=== Entries provided ===
$ cat src/pecs_pkg.sv
// Package for the puck collision stepper: record, command and status types,
// register indexes and field widths. No dependencies.
package pecs_pkg;

  localparam int MAX_PUCKS_DEF = 8;
  localparam int POS_W  = 20;
  localparam int VEL_W  = 16;
  localparam int RAD_W  = 7;
  localparam int MASS_W = 8;
  localparam int FLD_W  = 10;
  localparam int ACT_W  = 4;
  localparam int DIV_STEPS = 20;

  localparam logic [1:0] REG_FIELD_W = 2'd0;
  localparam logic [1:0] REG_FIELD_H = 2'd1;
  localparam logic [1:0] REG_ACTIVE  = 2'd2;

  localparam logic [FLD_W-1:0] FIELD_W_RST = 10'd320;
  localparam logic [FLD_W-1:0] FIELD_H_RST = 10'd240;
  localparam logic [ACT_W-1:0] ACTIVE_RST  = 4'd5;

  typedef struct packed {
    logic [POS_W-1:0]  x;
    logic [POS_W-1:0]  y;
    logic [VEL_W-1:0]  vx;
    logic [VEL_W-1:0]  vy;
    logic [RAD_W-1:0]  rad;
    logic [MASS_W-1:0] mass;
  } puck_t;

  localparam int PUCK_W = $bits(puck_t);
  localparam puck_t PUCK_RST = '{x: '0, y: '0, vx: '0, vy: '0, rad: 7'd1, mass: 8'd16};

  typedef enum logic [4:0] {
    DP_NOP, DP_LOAD, DP_CAP_A, DP_CAP_B, DP_DIFF, DP_SQX, DP_SQY, DP_SQR,
    DP_DOTX, DP_DOTY, DP_DOTS, DP_DEN, DP_NUM1, DP_NUM2, DP_DIVST, DP_DIVIT,
    DP_UPD, DP_WR_A, DP_WR_B, DP_MV_POS, DP_MV_OUT
  } dp_op_e;

  typedef enum logic [4:0] {
    ST_IDLE, ST_RD_A, ST_RD_B, ST_CAP_B, ST_DIFF, ST_SQX, ST_SQY, ST_SQR, ST_CMP,
    ST_DOTX, ST_DOTY, ST_DOTS, ST_DEN, ST_NUM1, ST_NUM2, ST_DIVST, ST_DIVIT,
    ST_UPD, ST_WR_A, ST_WR_B, ST_NEXT, ST_MV_RD, ST_MV_CAP, ST_MV_POS, ST_MV_OUT
  } state_e;

  typedef struct packed {
    dp_op_e     op;
    logic [1:0] comp;   // 0 a.vx, 1 a.vy, 2 b.vx, 3 b.vy
    logic       hit;
    logic       last;
  } cmd_t;

  typedef struct packed {
    logic collide;
    logic degenerate;
    logic out_free;
  } stat_t;

endpackage

$ cat src/pecs_ctrl.sv
// Sequencer for the puck stepper: takes loads and ticks, walks pairs,
// collision steps, divider iterations and the move pass. Depends on pecs_pkg.
module pecs_ctrl import pecs_pkg::*; #(
  parameter int MAX_PUCKS = MAX_PUCKS_DEF,
  parameter int IW = $clog2(MAX_PUCKS),
  parameter int CW = $clog2(MAX_PUCKS + 1)
) (
  input  logic             clk_i,
  input  logic             rst_ni,
  input  logic             in_valid_i,
  input  logic             in_op_i,
  input  logic [2:0]       in_slot_i,
  input  logic [ACT_W-1:0] active_i,
  input  stat_t            stat_i,
  output logic             in_ready_o,
  output cmd_t             cmd_o,
  output logic [IW-1:0]    addr_o
);

  state_e state_q, state_d;
  logic [CW-1:0] i_q, i_d, j_q, j_d, k_q, k_d, n_q, n_d, nn;
  logic [1:0] comp_q, comp_d;
  logic [4:0] cnt_q, cnt_d;
  logic [MAX_PUCKS-1:0] hit_q, hit_d;

  always_ff @(posedge clk_i or negedge rst_ni) begin
    if (!rst_ni) begin
      state_q <= ST_IDLE;
      i_q <= '0;
      j_q <= '0;
      k_q <= '0;
      n_q <= '0;
      comp_q <= '0;
      cnt_q <= '0;
      hit_q <= '0;
    end else begin
      state_q <= state_d;
      i_q <= i_d;
      j_q <= j_d;
      k_q <= k_d;
      n_q <= n_d;
      comp_q <= comp_d;
      cnt_q <= cnt_d;
      hit_q <= hit_d;
    end
  end

  always_comb begin
    state_d = state_q;
    i_d = i_q;
    j_d = j_q;
    k_d = k_q;
    n_d = n_q;
    comp_d = comp_q;
    cnt_d = cnt_q;
    hit_d = hit_q;
    in_ready_o = 1'b0;
    cmd_o = '{op: DP_NOP, comp: comp_q, hit: hit_q[k_q[IW-1:0]],
              last: ({1'b0, k_q} + 1'b1) == {1'b0, n_q}};
    addr_o = i_q[IW-1:0];
    if (32'(active_i) > MAX_PUCKS) begin
      nn = CW'(MAX_PUCKS);
    end else begin
      nn = CW'(active_i);
    end
    unique case (state_q)
      ST_IDLE: begin
        in_ready_o = 1'b1;
        addr_o = IW'(in_slot_i);
        if (in_valid_i) begin
          if (!in_op_i) begin
            if (32'(in_slot_i) < MAX_PUCKS) begin
              cmd_o.op = DP_LOAD;
            end
          end else if (nn != '0) begin
            n_d = nn;
            hit_d = '0;
            i_d = '0;
            j_d = CW'(1);
            k_d = '0;
            state_d = (nn >= CW'(2)) ? ST_RD_A : ST_MV_RD;
          end
        end
      end
      ST_RD_A: state_d = ST_RD_B;
      ST_RD_B: begin
        addr_o = j_q[IW-1:0];
        cmd_o.op = DP_CAP_A;
        state_d = ST_CAP_B;
      end
      ST_CAP_B: begin
        cmd_o.op = DP_CAP_B;
        state_d = ST_DIFF;
      end
      ST_DIFF: begin
        cmd_o.op = DP_DIFF;
        state_d = ST_SQX;
      end
      ST_SQX: begin
        cmd_o.op = DP_SQX;
        state_d = ST_SQY;
      end
      ST_SQY: begin
        cmd_o.op = DP_SQY;
        state_d = ST_SQR;
      end
      ST_SQR: begin
        cmd_o.op = DP_SQR;
        state_d = ST_CMP;
      end
      ST_CMP: begin
        if (!stat_i.collide) begin
          state_d = ST_NEXT;
        end else begin
          hit_d[i_q[IW-1:0]] = 1'b1;
          hit_d[j_q[IW-1:0]] = 1'b1;
          state_d = stat_i.degenerate ? ST_NEXT : ST_DOTX;
        end
      end
      ST_DOTX: begin
        cmd_o.op = DP_DOTX;
        state_d = ST_DOTY;
      end
      ST_DOTY: begin
        cmd_o.op = DP_DOTY;
        state_d = ST_DOTS;
      end
      ST_DOTS: begin
        cmd_o.op = DP_DOTS;
        state_d = ST_DEN;
      end
      ST_DEN: begin
        cmd_o.op = DP_DEN;
        comp_d = '0;
        state_d = ST_NUM1;
      end
      ST_NUM1: begin
        cmd_o.op = DP_NUM1;
        state_d = ST_NUM2;
      end
      ST_NUM2: begin
        cmd_o.op = DP_NUM2;
        state_d = ST_DIVST;
      end
      ST_DIVST: begin
        cmd_o.op = DP_DIVST;
        cnt_d = '0;
        state_d = ST_DIVIT;
      end
      ST_DIVIT: begin
        cmd_o.op = DP_DIVIT;
        cnt_d = cnt_q + 5'd1;
        if (cnt_q == 5'(DIV_STEPS - 1)) begin
          state_d = ST_UPD;
        end
      end
      ST_UPD: begin
        cmd_o.op = DP_UPD;
        comp_d = comp_q + 2'd1;
        state_d = (comp_q == 2'd3) ? ST_WR_A : ST_NUM1;
      end
      ST_WR_A: begin
        cmd_o.op = DP_WR_A;
        state_d = ST_WR_B;
      end
      ST_WR_B: begin
        addr_o = j_q[IW-1:0];
        cmd_o.op = DP_WR_B;
        state_d = ST_NEXT;
      end
      ST_NEXT: begin
        if (({1'b0, j_q} + 1'b1) < {1'b0, n_q}) begin
          j_d = j_q + 1'b1;
          state_d = ST_RD_A;
        end else if (({1'b0, i_q} + 2'd2) < {1'b0, n_q}) begin
          i_d = i_q + 1'b1;
          j_d = i_q + CW'(2);
          state_d = ST_RD_A;
        end else begin
          k_d = '0;
          state_d = ST_MV_RD;
        end
      end
      ST_MV_RD: begin
        addr_o = k_q[IW-1:0];
        state_d = ST_MV_CAP;
      end
      ST_MV_CAP: begin
        addr_o = k_q[IW-1:0];
        cmd_o.op = DP_CAP_A;
        state_d = ST_MV_POS;
      end
      ST_MV_POS: begin
        addr_o = k_q[IW-1:0];
        cmd_o.op = DP_MV_POS;
        state_d = ST_MV_OUT;
      end
      ST_MV_OUT: begin
        addr_o = k_q[IW-1:0];
        if (stat_i.out_free) begin
          cmd_o.op = DP_MV_OUT;
          if (({1'b0, k_q} + 1'b1) == {1'b0, n_q}) begin
            state_d = ST_IDLE;
          end else begin
            k_d = k_q + 1'b1;
            state_d = ST_MV_RD;
          end
        end
      end
      default: state_d = ST_IDLE;
    endcase
  end

endmodule

$ cat config.mk
export PLATFORM = sky130hd
export DESIGN_NAME = pecs_ctrl
export DESIGN_NICKNAME = d
export VERILOG_FILES = /design/src/pecs_pkg.sv /design/src/pecs_ctrl.sv
export SDC_FILE = /design/constraint.sdc
export NUM_CORES = 1
export LEC_CHECK = 0
export ABC_AREA = 1
export BUFFER_PORTS_ARGS = -buffer_cell sky130_fd_sc_hd__buf_2
export CELL_PAD_IN_SITES_DETAIL_PLACEMENT = 0
export CELL_PAD_IN_SITES_GLOBAL_PLACEMENT = 1
export CORE_ASPECT_RATIO = 1.5
export CORE_MARGIN = 4
export CORE_UTILIZATION = 30
export DETAILED_ROUTE_END_ITERATION = 12
export MAX_ROUTING_LAYER = met4
export PLACE_DENSITY = 0.59
export REMOVE_ABC_BUFFERS = 1
export SLEW_MARGIN = 20
export SYNTH_ARGS = -nofsm -noshare
export SYNTH_HDL_FRONTEND = slang
export SYNTH_SLANG_ARGS = --single-unit
$ cat constraint.sdc
create_clock -name clk_i -period 2.6 [get_ports clk_i]
set_input_delay 0.52 -clock clk_i [delete_from_list [all_inputs] [get_ports clk_i]]
set_output_delay 0.52 -clock clk_i [all_outputs]
set_load 0.1 [all_outputs]
### Word level (Yosys, flattened, before mapping)

Cells that the tools add are included.

* flip-flop bits (word level): 36
* bits in latches: 0
* bits in writable memories: 0
* memory bits (read-only): 0
* word-level logic and storage cells: 134
* memories: 0

* add/sub/neg operators: 9
* $mul: 0
* div/mod/pow operators: 0
* $lt $le $gt $ge: 9
* equality and inequality tests: 38
* shift-type cells: 0
* muxes and demuxes: 50
* bitwise operators: 2
* reductions and logical operators: 18

Operator list (number)
* 5-bit one-hot mux with 25 select lines: 1
* 5-bit one-hot mux with 20 select lines: 1
* 5-bit two-way mux: 13
* 4-bit two-way mux: 15
* 5-bit == test, second input constant: 10
* 5-bit by 4-bit == test with 1-bit output, second input constant: 8
* 8-bit two-way mux: 4
* 5-bit by 3-bit == test with 1-bit output, second input constant: 4
* 2-bit inequality test, second input constant: 10
* 8-bit OR: 2
* 4-bit one-hot mux with 2 select lines: 2
* 8-bit one-hot mux with 2 select lines: 1
* 5-bit AND reduction: 3
* 4-bit by 1-bit adder with 4-bit output, second input constant: 3
* 3-bit by 4-bit < comparator with 1-bit output, second input constant: 3
* 4-bit one-hot mux with 3 select lines: 1
* 4-bit by 1-bit adder with 5-bit output, second input constant: 2
* 5-bit by 2-bit == test with 1-bit output, second input constant: 2
* 5-bit by 4-bit < comparator with 1-bit output: 2
* 5-bit one-hot mux with 2 select lines: 1
* 3-bit one-hot mux with 3 select lines: 1
* 8-bit AND reduction: 1
* 2-bit nonzero test: 4
* 1-bit demux with 3-bit select: 2
* other kinds (22): 30

### Logic depth before layout (Yosys ltp)

Gate-level depths: netlist of run 1.

* depth after elaboration: 8
* gate-level depth with buffers: 15
* gate-level depth less buffers: 14

### Worst setup path before layout of run 1

Ideal clock, no wire load.

* path type: flip-flop to output port
* start: register k_q[0]
* end: output port cmd_o[1] in the netlist's numbering
* arrival time: 2.415 ns
* setup slack: -0.335 ns
* cell stages (with the launch flop): 5
* path buffers: 1
* cell sequence: dfrtp_1 -> buf_2 -> a21oi_1 -> o21ai_0 -> a31oi_1

RTL lines
* from (decl): line pecs_ctrl.sv:21 `logic [CW-1:0] i_q, i_d, j_q, j_d, k_q, k_d, n_q, n_d, nn;`
* from (signal assigned): line pecs_ctrl.sv:40 `k_q <= k_d;`
* to (decl): line pecs_ctrl.sv:16 `output cmd_t cmd_o,`

==> results of run 1 <==
stage by stage:
stage	cell area, sq um	TNS [ns]
finish	3480	0
floorplan	2830	-0.945
detailed placement	3230	0
global placement	3230	0
CTS	3410	0
global route	3480	0
synthesized netlist by cell type, types with 4 or more instances:
library cell | count | share of area, %
sky130_fd_sc_hd__a21oi_1 | 22 | 3.8
sky130_fd_sc_hd__buf_2 | 4 | 0.70
sky130_fd_sc_hd__dfrtp_1 | 36 | 31
sky130_fd_sc_hd__ha_1 | 15 | 6.5
sky130_fd_sc_hd__inv_1 | 54 | 7.1
sky130_fd_sc_hd__inv_2 | 10 | 1.3
sky130_fd_sc_hd__nand2_1 | 104 | 14
sky130_fd_sc_hd__nand2_2 | 6 | 1.3
sky130_fd_sc_hd__nand2_4 | 4 | 1.6
sky130_fd_sc_hd__nand3_1 | 35 | 6.1
sky130_fd_sc_hd__nand4_1 | 9 | 2.0
sky130_fd_sc_hd__nor2_1 | 34 | 4.4
sky130_fd_sc_hd__nor2_4 | 4 | 1.6
sky130_fd_sc_hd__o21ai_0 | 11 | 1.9
sky130_fd_sc_hd__o22ai_1 | 6 | 1.3
sky130_fd_sc_hd__o32ai_1 | 7 | 2.1
sky130_fd_sc_hd__xor2_1 | 6 | 1.8
metal layers:
layer | GRT usage (%) | routed length (um) | vias up
met5 | - | 0 | -
met4 | 7.32 | 303 | 0
met3 | 2.32 | 246 | 19
met2 | 30.8 | 4690 | 50
met1 | 17.8 | 3350 | 1287
li1 | - | - | 1404
worst paths after layout:
check                             from         end  slack, ns  depth (start not counted)
max in group asynchronous       rst_ni  state_q[4]       1.63                          1
max reg2reg                     i_q[1]      k_q[3]       0.42                         12
max                         state_q[2]    cmd_o[5]       0.11                          7
min reg2reg                   hit_q[4]    hit_q[4]       0.49                          2
min                             rst_ni      j_q[3]       0.36                          1
min in group clk_i         active_i[2]      n_q[2]       0.47                          3
power groups by stage:
| stage | combinational (uW) | clock, uW | sequential (uW) |
|---|---|---|---|
| after floorplan | 1720 | 0 | 943 |
| after global placement | 2500 | 0 | 877 |
| after detailed placement | 2480 | 0 | 879 |
| after CTS | 2500 | 730 | 873 |
| after global routing | 2780 | 755 | 896 |
| final | 2570 | 709 | 873 |
registers in the layout, summed over array words and instances, names as in the netlist:
| name | cells |
|---|---|
| cnt_q | 5 |
| comp_q | 2 |
| hit_q | 8 |
| i_q | 4 |
| j_q | 4 |
| k_q | 4 |
| n_q | 4 |
| state_q | 5 |
logic make-up (layout without fill, tap and decap cells):
| kind of cell | Yosys count | after routing |
|---|---|---|
| compound gates | 64 | 64 |
| xor+xnor | 7 | 7 |
| fa+ha+maj | 15 | 15 |
| buf+inv | 73 | 109 |
| flops | 36 | 36 |
| simple gates | 211 | 211 |
timing repair:
action / 4_1_cts / 5_1_grt
gates resized for setup: 2 / 17
pin swaps: 0 / 2
setup buffers: 0 / 4
hold buffers: 0 / 0
setup endpoints to repair: 4 / 9
worst max-delay path: cells and delay by family, from the launching register on:
family / cells / cell delay, ns
buffers and inverters: 3 / 0.71
DFF: 1 / 0.45
and+or+nand+nor: 3 / 0.44
AOI/OAI and AO/OA: 1 / 0.08
layout make-up:
type	count	share of cell area, %
multi-input cells	297	49.4
flip-flops and latches	36	26.0
repair buffers	36	8.62
inverters	65	7.08
well taps	112	4.02
clock buffers	5	3.59
clock inverters	3	1.22
==> summary by stage, run 1 <==
Run status
The flow ran to the end, and the final reports show no timing, DRC or antenna violations.

Clock tree
The CTS tree is yes. The TritonCTS sink count is 36. The H-tree generated during clock tree synthesis spans 2 levels. Clock-pin slew was measured on the worst setup and hold paths at 0.06 ns. Clock latency on the worst-skew pair, taken at its later pin, is 0.29 ns. The number of buffers created by CTS is 5. The longest clock path from root to sink contains 2 buffers. The cell chosen for the clock root is sky130_fd_sc_hd__clkbuf_16.

Worst setup path
The top fanout value on the critical path is 4. The worst setup path is captured at a primary output. The slowest stage of the critical path is the sky130_fd_sc_hd__dfrtp_1 cell.

The critical path required time is 2.08 ns. The type of the worst setup path is reg -> out. On the worst path, the slowest cell contributes a delay of 0.45 ns. STA classifies the critical path startpoint as a register. Traced cell by cell, the critical path runs through inv_2, nand2_1, buf_4, nor2_1, a21oi_1, nand4_1, buf_2. The worst path arrival time is 1.97 ns.

Logic synthesis
Of the total synthesized cell area, the portion taken by XOR and XNOR cells is 2.14%. The post-synthesis sequential element count is 36. The number of enable-type register cells in the synthesized netlist is 0. Summing the areas of all and, or, nand and nor instances in the mapped netlist gives 35.9% of the synthesized area. In this run, distinct cell masters in the synthesized netlist total 44. The mean cell area of the mapped netlist is 7.07 sq um. Sequential elements use 31.4% of the synthesized area.

After technology mapping, the gate count stands at 406. The portion of synthesized area spent on multiplexers is 0%. The async set-reset flop share out of synthesis is 100%.

The count of warnings emitted by yosys is 0. The area of the mapped netlist is 2870 sq um. By area, the combinational part of the netlist is dominated by simple AND/OR/NAND/NOR gates.

The post-synthesis share of cell area spent on full adders, half adders and majority gates is 6.54%. The synthesized netlist devotes 13.9% of its cell area to compound gates. Among all flip-flop cells after synthesis, the most frequent one is sky130_fd_sc_hd__dfrtp_1.

Routing
For this block, the routed nets add up to 8600 um of wire. The first-pass detailed-route iteration total is 4. After detailed routing, the number of vias per cell comes to 4.98. Once detail routing completed, the nets flagged for antenna violations numbered 0. For this block, the via count after detailed routing is 2760. The per-cell routed wire length is 15.5 um.

After detailed routing, the number of remaining DRC violations is 0. In this run, the number of DRC markers left after iteration 0 of detailed routing was 132.

Global routing
The first global-routing pass estimated 14100 um of wire. Entering global routing, the biggest net connects 37 pins. Summed over all layers, the global routing overflow is 0. The number of antenna violations at the first check in global routing is 0. The via count of the first global-routing pass is 2794. The all-layer global routing usage is 16.9%.

Place
The number of placed instances, taps included is 542. At the end of routability-driven placement, the weighted congestion stood at 0.921. The number of buffers inserted by port buffering is 26. The estimated wirelength of the detail-placed design is 7000 um. The worst setup timing slack at the placement stage is 0.227 ns.

Cells and area
The most common cell after layout, fill and taps aside is sky130_fd_sc_hd__nand2_1. The antenna diode count is 0. The area growth from synthesis to layout is 21.3%. The top cell types in the final layout, fill and taps aside, are sky130_fd_sc_hd__nand2_1 (100), sky130_fd_sc_hd__inv_1 (53), sky130_fd_sc_hd__nand3_1 (35), sky130_fd_sc_hd__nor2_1 (32), sky130_fd_sc_hd__dfrtp_1 (31). The area of combinational cells with multiple inputs is 1720 sq um. The total of fill cells in the finished design is 1036. The finished layout holds 554 standard cells, fillers aside.

Measured on the finished design, the core utilization comes to 37.4%. In the final layout, the share of cells above drive strength 1 is 21.3%. Registers take 907 sq um. The net count of the finished layout is 470.

Power and ir drop
Across the VDD grid, the largest voltage drop is 0.811 mV. Of the total power, the share spent switching nets is 54.0%. In this run the static leakage power is 0.00181 uW. The combinational share of power is 61.9%. The net switching power is 2240 uW. The total internal power is 1910 uW. The clock network fraction of design power is 17.1%. Power spread over the standard cell area amounts to 1190 nW/um^2. The relative contribution of sequential cells to total power is 21.0%. The total design power is 4150 uW.

Run
The tool flagged a number of max-cap violations equal to 0.

Floorplanning
The floorplan die width is 87.9 um. The initial utilization of the core area, before any placement, comes to 30.9%. The core region area is 9310 sq um. The die area is 11200 sq um. The height of the die is 128 um. The row count is 43. The count of pins on the block boundary is 27.

Hold path
The type of the most critical hold path is in -> async.

Timing
At the pin with the least slew margin, the transition time is 0.888 ns. Setup repair after global routing left no endpoint under its margin. The final max-slew violation count is 0.

For the finished layout, the period the worst path requires is 2.49 ns. The post-route clock period utilization is 95.7%. Clock skew on the completed layout was measured at 0.00749 ns. The achievable clock frequency is 0.402 GHz. The headroom to the max-slew limit is 40.8%. The post-route worst hold slack is 0.356 ns. The smallest setup slack after layout is 0.112 ns. The number of hold violations in the final report is 0. The final count of negative-setup-slack endpoints is 0.
(Power assumes the default switching activity.)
===
**Activity**
Return the lines above that include the string "flagged".

**Finished exercise**
For this block, the routed nets add up to 8600 um of wire. The first-pass detailed-route iteration total is 4. After detailed routing, the number of vias per cell comes to 4.98. Once detail routing completed, the nets flagged for antenna violations numbered 0. For this block, the via count after detailed routing is 2760. The per-cell routed wire length is 15.5 um.
The tool flagged a number of max-cap violations equal to 0.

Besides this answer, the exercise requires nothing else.